Actual auto expenses: As the name indicates, here you keep track of your vehicle's actual expenses -- another reason to have a good business record keeping system.
Allowable auto costs include gas, oil, tolls, parking fees, insurance, repairs, registration costs, garage rent, tires, repairs, depreciation or lease payments and, of course, mileage.
If you use your car exclusively for business purposes, add all these up and that's what it costs to use it to do business and what you can deduct.
If, however, you use your auto for business and personal driving, you can only deduct the portion related to your work. You must divide your expenses between business and personal use.
You can do this, says the Internal Revenue Service, based on the miles driven for each purpose. Here's an example:
You drive your car 20,000 miles during the year: 12,000 miles for business and 8,000 miles for personal use. You can claim only 60 percent (12,000 ÷ 20,000) of the cost of operating your car as a business expense.
The percentage also applies to a tax deduction that most of us can't claim any more, auto loan interest.
If you are self-employed, use your car in your business and are paying off a loan on that vehicle, you can deduct that part of the interest expense that represents your business use of the car. In the example above, that's a deduction of 60 percent of the vehicle loan's interest.

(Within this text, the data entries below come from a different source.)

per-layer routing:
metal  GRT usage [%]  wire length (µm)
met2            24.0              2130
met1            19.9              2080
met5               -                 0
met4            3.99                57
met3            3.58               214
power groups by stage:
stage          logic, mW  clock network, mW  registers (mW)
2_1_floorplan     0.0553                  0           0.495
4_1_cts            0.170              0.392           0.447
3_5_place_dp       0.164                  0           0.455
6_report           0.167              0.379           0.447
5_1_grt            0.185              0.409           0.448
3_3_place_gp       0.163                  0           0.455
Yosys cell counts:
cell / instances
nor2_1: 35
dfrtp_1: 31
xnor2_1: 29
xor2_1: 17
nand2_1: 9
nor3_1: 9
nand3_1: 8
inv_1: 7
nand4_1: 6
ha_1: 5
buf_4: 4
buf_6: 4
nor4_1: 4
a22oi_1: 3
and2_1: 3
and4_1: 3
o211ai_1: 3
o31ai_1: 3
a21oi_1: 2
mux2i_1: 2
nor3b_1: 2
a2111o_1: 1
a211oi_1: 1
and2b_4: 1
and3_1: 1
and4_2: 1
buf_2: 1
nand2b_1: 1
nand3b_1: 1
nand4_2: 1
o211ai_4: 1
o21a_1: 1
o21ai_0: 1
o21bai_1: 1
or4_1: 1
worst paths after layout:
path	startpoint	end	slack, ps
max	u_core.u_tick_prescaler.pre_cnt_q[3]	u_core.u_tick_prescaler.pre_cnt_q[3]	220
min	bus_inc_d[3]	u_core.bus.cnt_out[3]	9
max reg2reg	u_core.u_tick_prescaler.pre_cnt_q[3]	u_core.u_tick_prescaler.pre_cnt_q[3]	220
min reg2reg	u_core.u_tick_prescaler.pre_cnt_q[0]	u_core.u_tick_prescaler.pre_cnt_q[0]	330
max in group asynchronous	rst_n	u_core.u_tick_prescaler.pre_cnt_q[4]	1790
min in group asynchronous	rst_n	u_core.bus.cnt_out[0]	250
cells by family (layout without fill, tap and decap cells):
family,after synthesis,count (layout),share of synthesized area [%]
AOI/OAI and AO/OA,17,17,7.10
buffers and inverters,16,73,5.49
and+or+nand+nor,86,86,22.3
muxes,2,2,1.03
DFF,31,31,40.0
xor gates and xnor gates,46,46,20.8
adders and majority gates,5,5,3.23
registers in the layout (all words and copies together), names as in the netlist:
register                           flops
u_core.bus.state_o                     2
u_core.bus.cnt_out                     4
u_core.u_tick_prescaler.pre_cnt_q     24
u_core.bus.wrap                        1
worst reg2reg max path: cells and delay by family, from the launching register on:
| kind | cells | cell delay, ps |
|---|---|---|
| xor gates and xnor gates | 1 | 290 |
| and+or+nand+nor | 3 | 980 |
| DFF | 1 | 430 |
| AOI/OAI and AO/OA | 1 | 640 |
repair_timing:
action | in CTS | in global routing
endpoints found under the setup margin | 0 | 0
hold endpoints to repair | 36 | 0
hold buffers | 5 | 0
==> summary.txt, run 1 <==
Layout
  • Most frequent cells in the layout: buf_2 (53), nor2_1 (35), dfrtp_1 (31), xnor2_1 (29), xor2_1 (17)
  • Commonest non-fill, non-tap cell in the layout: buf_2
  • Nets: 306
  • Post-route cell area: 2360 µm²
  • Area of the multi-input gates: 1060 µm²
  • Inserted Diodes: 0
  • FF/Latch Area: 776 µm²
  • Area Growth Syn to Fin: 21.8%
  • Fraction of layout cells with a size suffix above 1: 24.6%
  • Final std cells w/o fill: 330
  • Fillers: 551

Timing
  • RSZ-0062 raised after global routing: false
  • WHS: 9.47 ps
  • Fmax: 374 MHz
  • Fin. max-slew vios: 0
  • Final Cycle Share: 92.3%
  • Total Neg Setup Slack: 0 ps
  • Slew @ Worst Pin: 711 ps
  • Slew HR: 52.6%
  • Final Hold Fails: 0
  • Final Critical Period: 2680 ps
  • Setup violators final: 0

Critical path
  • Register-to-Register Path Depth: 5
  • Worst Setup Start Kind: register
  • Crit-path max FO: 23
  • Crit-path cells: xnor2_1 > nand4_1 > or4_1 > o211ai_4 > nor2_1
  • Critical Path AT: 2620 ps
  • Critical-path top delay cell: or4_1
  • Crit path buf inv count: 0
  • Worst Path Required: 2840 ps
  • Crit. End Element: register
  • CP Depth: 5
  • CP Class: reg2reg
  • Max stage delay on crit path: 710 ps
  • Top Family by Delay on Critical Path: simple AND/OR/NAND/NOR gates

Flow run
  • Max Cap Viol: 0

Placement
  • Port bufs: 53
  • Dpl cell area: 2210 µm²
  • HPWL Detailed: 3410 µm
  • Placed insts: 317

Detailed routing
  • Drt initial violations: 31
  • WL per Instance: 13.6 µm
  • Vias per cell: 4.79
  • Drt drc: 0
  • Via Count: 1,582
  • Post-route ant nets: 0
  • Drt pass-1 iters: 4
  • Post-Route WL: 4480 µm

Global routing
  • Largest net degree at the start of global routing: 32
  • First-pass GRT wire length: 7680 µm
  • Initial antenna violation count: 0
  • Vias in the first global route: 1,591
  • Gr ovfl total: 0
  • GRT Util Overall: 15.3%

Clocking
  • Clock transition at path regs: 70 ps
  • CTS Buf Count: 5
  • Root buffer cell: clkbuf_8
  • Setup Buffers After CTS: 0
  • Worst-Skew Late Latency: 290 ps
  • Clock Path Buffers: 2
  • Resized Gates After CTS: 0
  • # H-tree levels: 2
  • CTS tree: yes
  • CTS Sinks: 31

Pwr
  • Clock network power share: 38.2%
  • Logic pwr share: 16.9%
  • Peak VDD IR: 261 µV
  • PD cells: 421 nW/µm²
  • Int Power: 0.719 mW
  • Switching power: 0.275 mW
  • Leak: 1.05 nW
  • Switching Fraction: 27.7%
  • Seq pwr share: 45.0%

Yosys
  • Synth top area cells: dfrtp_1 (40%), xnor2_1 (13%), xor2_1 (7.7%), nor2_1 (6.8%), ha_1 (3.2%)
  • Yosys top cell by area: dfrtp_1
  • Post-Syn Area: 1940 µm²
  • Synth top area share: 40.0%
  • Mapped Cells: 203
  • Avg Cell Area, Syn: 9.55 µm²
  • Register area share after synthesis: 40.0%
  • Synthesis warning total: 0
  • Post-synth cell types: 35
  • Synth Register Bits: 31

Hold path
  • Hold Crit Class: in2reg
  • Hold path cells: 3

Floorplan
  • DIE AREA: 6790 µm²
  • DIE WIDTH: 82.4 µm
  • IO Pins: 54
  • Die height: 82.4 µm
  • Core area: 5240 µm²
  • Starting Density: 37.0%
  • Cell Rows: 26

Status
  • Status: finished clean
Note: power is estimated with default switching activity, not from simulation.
module bka16_share_ctrl (
  input  logic        clk,
  input  logic        rst,
  input  logic        req0_valid,
  output logic        req0_ready,
  input  logic        req0_wide,
  input  logic [31:0] req0_a,
  input  logic [31:0] req0_b,
  input  logic        req1_valid,
  output logic        req1_ready,
  input  logic        req1_wide,
  input  logic [31:0] req1_a,
  input  logic [31:0] req1_b,
  output logic        rsp_valid,
  input  logic        rsp_ready,
  output logic        rsp_id,
  output logic [31:0] rsp_sum,
  output logic        rsp_cout
);
  typedef enum logic [2:0] {IDLE, LO, HI, INC, RESP} state_e;

  state_e      state_q;
  logic        rr_q, wide_q, id_q, clo_q, chi_q, cout_q;
  logic [31:0] a_q, b_q, sum_q;

  logic        gnt0, gnt1;
  logic [15:0] add_a, add_b, add_s;
  logic        add_c;

  assign gnt0 = req0_valid & (~req1_valid | ~rr_q);
  assign gnt1 = req1_valid & (~req0_valid |  rr_q);

  // Gated by rst so nothing is offered while reset is held, even though the state sits in IDLE.
  assign req0_ready = (state_q == IDLE) & gnt0 & ~rst;
  assign req1_ready = (state_q == IDLE) & gnt1 & ~rst;

  always_comb begin
    add_a = 16'h0;
    add_b = 16'h0;
    case (state_q)
      LO:      begin add_a = a_q[15:0];    add_b = b_q[15:0];  end
      HI:      begin add_a = a_q[31:16];   add_b = b_q[31:16]; end
      INC:     begin add_a = sum_q[31:16]; add_b = 16'h0001;   end
      default: ;
    endcase
  end

  bka16_nocin u_add (.a_i(add_a), .b_i(add_b), .sum_o(add_s), .cout_o(add_c));

  always_ff @(posedge clk or posedge rst) begin
    if (rst) begin
      state_q <= IDLE;
      rr_q    <= 1'b0;
      wide_q  <= 1'b0;
      id_q    <= 1'b0;
      clo_q   <= 1'b0;
      chi_q   <= 1'b0;
      cout_q  <= 1'b0;
      a_q     <= '0;
      b_q     <= '0;
      sum_q   <= '0;
    end else begin
      case (state_q)
        IDLE: if (gnt0 | gnt1) begin
          a_q     <= gnt1 ? req1_a : req0_a;
          b_q     <= gnt1 ? req1_b : req0_b;
          wide_q  <= gnt1 ? req1_wide : req0_wide;
          id_q    <= gnt1;
          rr_q    <= ~gnt1;
          state_q <= LO;
        end
        LO: begin
          sum_q[15:0] <= add_s;
          clo_q       <= add_c;
          if (wide_q) state_q <= HI;
          else begin
            sum_q[31:16] <= 16'h0;
            cout_q       <= add_c;
            state_q      <= RESP;
          end
        end
        HI: begin
          sum_q[31:16] <= add_s;
          chi_q        <= add_c;
          if (clo_q) state_q <= INC;
          else begin
            cout_q  <= add_c;
            state_q <= RESP;
          end
        end
        INC: begin
          sum_q[31:16] <= add_s;
          cout_q       <= chi_q | add_c;
          state_q      <= RESP;
        end
        RESP: if (rsp_ready) state_q <= IDLE;
        default: state_q <= IDLE;
      endcase
    end
  end

  assign rsp_valid = (state_q == RESP);
  assign rsp_id    = id_q;
  assign rsp_sum   = sum_q;
  assign rsp_cout  = cout_q;
endmodule
## src/rtl/prim_assembler_pkg.sv

```systemverilog
// Shared definitions for the primitive assembler: default geometry,
// FSM state encoding and the counter-width helper used for sizing.
package prim_assembler_pkg;

    // Default geometry: 96-bit attribute words, vertex + color channels,
    // triangles.
    localparam int DEF_DATA_W = 96;
    localparam int DEF_NCH    = 2;
    localparam int DEF_NVERT  = 3;

    // FILL: reading and capturing vertices. HOLD: a full primitive is
    // presented downstream.
    typedef enum logic [0:0] {
        ST_FILL = 1'b0,
        ST_HOLD = 1'b1
    } asm_state_e;

    // Number of bits needed to encode values 0..value-1.
    // Evaluated at elaboration time to size the issue/fill counters.
    function automatic int clog2(input int value);
        int result;
        int rem;
        result = 0;
        rem    = value - 1;
        while (rem > 0) begin
            result = result + 1;
            rem    = rem >> 1;
        end
        return result;
    endfunction

endpackage

```

## src/rtl/prim_slot_array.sv

```systemverilog
// Vertex slot storage for the primitive assembler. Holds NVERT slots,
// each carrying all NCH attribute channels side by side. A slot is
// written at an index on capture, or the whole array slides down by
// one slot when a strip primitive is retired. The last slot is left
// untouched on a shift; it is refilled by the next capture.
module prim_slot_array
    import prim_assembler_pkg::*;
#(
    parameter int DATA_W = DEF_DATA_W,
    parameter int NCH    = DEF_NCH,
    parameter int NVERT  = DEF_NVERT,
    parameter int IDX_W  = clog2(DEF_NVERT + 1)
) (
    input  logic                          clk,
    input  logic                          rst_n,
    input  logic                          load_en,
    input  logic [IDX_W-1:0]              load_idx,
    input  logic                          shift_en,
    input  logic [NCH*DATA_W-1:0]         din,
    output logic [NVERT*NCH*DATA_W-1:0]   dout
);

    localparam int SLOT_W = NCH * DATA_W;

    logic [SLOT_W-1:0] slot_r [NVERT];

    // Slot registers: async clear, shift-down takes priority over load
    // (the controller never requests both in the same cycle).
    always_ff @(posedge clk or negedge rst_n) begin
        if (!rst_n) begin
            for (int v = 0; v < NVERT; v++) begin
                slot_r[v] <= {SLOT_W{1'b0}};
            end
        end else if (shift_en) begin
            for (int v = 0; v < NVERT - 1; v++) begin
                slot_r[v] <= slot_r[v+1];
            end
        end else if (load_en) begin
            for (int v = 0; v < NVERT; v++) begin
                if (load_idx == IDX_W'(v)) begin
                    slot_r[v] <= din;
                end
            end
        end
    end

    // Flatten slots so that slot v, channel c lands at (v*NCH+c)*DATA_W.
    for (genvar gv = 0; gv < NVERT; gv++) begin : g_flat
        assign dout[gv*SLOT_W +: SLOT_W] = slot_r[gv];
    end

endmodule

```

## src/rtl/prim_assembler.sv

```systemverilog
// Primitive assembler: pulls vertex attribute words from NCH lockstep
// FIFOs with one shared read strobe, gathers NVERT vertices into a
// primitive and hands it off with a valid/ready handshake. Supports
// independent-primitive lists and strips (one new vertex per primitive,
// alternating winding parity).
module prim_assembler
    import prim_assembler_pkg::*;
#(
    parameter int DATA_W = DEF_DATA_W,
    parameter int NCH    = DEF_NCH,
    parameter int NVERT  = DEF_NVERT
) (
    input  logic                          clk,
    input  logic                          rst_n,
    input  logic [NCH-1:0]                fifo_empty,
    input  logic [NCH*DATA_W-1:0]         fifo_dout,
    output logic                          fifo_rd_en,
    input  logic                          strip_mode,
    input  logic                          flush,
    output logic                          prim_valid,
    input  logic                          prim_ready,
    output logic [NVERT*NCH*DATA_W-1:0]   prim_data,
    output logic                          prim_odd
);

    localparam int CW = clog2(NVERT + 1);
    localparam logic [CW-1:0] NV_C    = CW'(NVERT);
    localparam logic [CW-1:0] NV_M1_C = CW'(NVERT - 1);
    localparam logic [CW-1:0] ZERO_C  = CW'(0);
    localparam logic [CW-1:0] ONE_C   = CW'(1);

    asm_state_e    state_r;
    logic [CW-1:0] issued_r;
    logic [CW-1:0] filled_r;
    logic          rd_en_r;
    logic          cap_r;
    logic          valid_r;
    logic          odd_r;
    logic          strip_r;
    logic          armed_r;

    logic          rd_next_s;
    logic          capture_s;
    logic          xfer_s;
    logic          mode_sample_s;
    logic          full_s;
    logic          load_en_s;
    logic          shift_en_s;
    logic [CW-1:0] filled_inc_s;

    // Next-cycle decisions: read issue, capture, hand-off and mode sampling.
    // armed_r holds off the first read until one edge after reset release.
    // A capture coinciding with flush is dropped; flush also wins over a
    // simultaneous hand-off.
    always_comb begin
        rd_next_s     = 1'b0;
        capture_s     = 1'b0;
        xfer_s        = 1'b0;
        mode_sample_s = 1'b0;
        full_s        = 1'b0;
        load_en_s     = 1'b0;
        shift_en_s    = 1'b0;
        filled_inc_s  = filled_r + ONE_C;

        rd_next_s     = armed_r & ~flush & (state_r == ST_FILL) & ~valid_r
                      & ~(|fifo_empty) & (issued_r < NV_C);
        capture_s     = cap_r & ~flush & (state_r == ST_FILL);
        xfer_s        = valid_r & prim_ready & ~flush;
        mode_sample_s = (state_r == ST_FILL) & (issued_r == ZERO_C)
                      & (filled_r == ZERO_C);
        full_s        = (filled_inc_s == NV_C);
        load_en_s     = capture_s;
        shift_en_s    = xfer_s & strip_r;
    end

    // Assembler FSM with registered strobe, valid, parity and counters.
    // cap_r marks the cycle where the FIFO word from last cycle's strobe
    // is present on fifo_dout; flush clears it so the word popped during
    // the flush cycle is discarded as well.
    always_ff @(posedge clk or negedge rst_n) begin
        if (!rst_n) begin
            state_r  <= ST_FILL;
            issued_r <= ZERO_C;
            filled_r <= ZERO_C;
            rd_en_r  <= 1'b0;
            cap_r    <= 1'b0;
            valid_r  <= 1'b0;
            odd_r    <= 1'b0;
            strip_r  <= 1'b0;
            armed_r  <= 1'b0;
        end else begin
            armed_r <= 1'b1;
            if (flush) begin
                state_r  <= ST_FILL;
                issued_r <= ZERO_C;
                filled_r <= ZERO_C;
                rd_en_r  <= 1'b0;
                cap_r    <= 1'b0;
                valid_r  <= 1'b0;
                odd_r    <= 1'b0;
            end else begin
                rd_en_r <= rd_next_s;
                cap_r   <= rd_en_r;
                if (rd_next_s) begin
                    issued_r <= issued_r + ONE_C;
                end
                if (mode_sample_s) begin
                    strip_r <= strip_mode;
                end
                case (state_r)
                    ST_FILL: begin
                        if (capture_s) begin
                            filled_r <= filled_inc_s;
                            if (full_s) begin
                                state_r <= ST_HOLD;
                                valid_r <= 1'b1;
                            end
                        end
                    end
                    ST_HOLD: begin
                        if (xfer_s) begin
                            state_r <= ST_FILL;
                            valid_r <= 1'b0;
                            if (strip_r) begin
                                // Keep the last NVERT-1 vertices; one new read completes
                                // the next primitive.
                                issued_r <= NV_M1_C;
                                filled_r <= NV_M1_C;
                                odd_r    <= ~odd_r;
                            end else begin
                                issued_r <= ZERO_C;
                                filled_r <= ZERO_C;
                                odd_r    <= 1'b0;
                            end
                        end
                    end
                    default: begin
                        state_r  <= ST_FILL;
                        issued_r <= ZERO_C;
                        filled_r <= ZERO_C;
                        valid_r  <= 1'b0;
                        odd_r    <= 1'b0;
                    end
                endcase
            end
        end
    end

    prim_slot_array #(
        .DATA_W (DATA_W),
        .NCH    (NCH),
        .NVERT  (NVERT),
        .IDX_W  (CW)
    ) u_slots (
        .clk      (clk),
        .rst_n    (rst_n),
        .load_en  (load_en_s),
        .load_idx (filled_r),
        .shift_en (shift_en_s),
        .din      (fifo_dout),
        .dout     (prim_data)
    );

    assign fifo_rd_en = rd_en_r;
    assign prim_valid = valid_r;
    assign prim_odd   = odd_r;

endmodule

```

Standard mileage method: The other auto expense deduction method, claiming the standard mileage deduction rate, is one that lots of us use because it's easier.
This rate is adjusted annually for miles driven specifically for business. The depreciation component is factored into the rate that the IRS releases each fall.
For 2014 business use of your car, you can claim 56 cents per business mile. Just take all the miles you drove for your job and multiply it by that amount.
Yes, you still have to track your mileage, but don't have to worry about that extraneous auto stuff.
Do, however, hang onto parking and toll receipts. Under the standard mileage rate deduction method you still can add to your deduction amount any parking fees and tolls incurred for business purposes. The IRS makes this exception since these rates tend to vary regionally.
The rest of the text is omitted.